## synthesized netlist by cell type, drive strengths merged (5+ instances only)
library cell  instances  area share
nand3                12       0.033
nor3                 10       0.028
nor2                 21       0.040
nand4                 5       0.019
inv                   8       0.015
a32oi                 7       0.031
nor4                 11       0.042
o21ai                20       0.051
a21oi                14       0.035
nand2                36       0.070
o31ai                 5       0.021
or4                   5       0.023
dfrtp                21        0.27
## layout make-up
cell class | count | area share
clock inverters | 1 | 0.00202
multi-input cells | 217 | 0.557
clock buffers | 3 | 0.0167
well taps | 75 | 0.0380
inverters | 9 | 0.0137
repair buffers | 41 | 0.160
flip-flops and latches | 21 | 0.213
<file path="config.mk">
export PLATFORM = sky130hd
export DESIGN_NAME = logic_unit_pipe
export DESIGN_NICKNAME = d
export VERILOG_FILES = /design/src/rtl/logic_unit_pipe.sv
export SDC_FILE = /design/constraint.sdc
export NUM_CORES = 1
export LEC_CHECK = 0
export CAP_MARGIN = 5
export CORE_ASPECT_RATIO = 1.4
export CORE_MARGIN = 2
export CORE_UTILIZATION = 52
export DETAILED_ROUTE_END_ITERATION = 8
export GPL_TIMING_DRIVEN = 0
export PLACE_DENSITY = 0.83
export SYNTH_ARGS = -nofsm -noshare
export SYNTH_HDL_FRONTEND = slang
export SYNTH_SLANG_ARGS = --single-unit
</file>
<file path="constraint.sdc">
create_clock -name i_clk -period 1.9 [get_ports i_clk]
set_clock_uncertainty 0.2 [all_clocks]
set_input_delay 0.57 -clock i_clk [delete_from_list [all_inputs] [get_ports i_clk]]
set_output_delay 0.57 -clock i_clk [all_outputs]
set_load 0.02 [all_outputs]
</file>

## Exercise details
Show a copy of each line from the data that includes the word "area".

## Written response
library cell  instances  area share
cell class | count | area share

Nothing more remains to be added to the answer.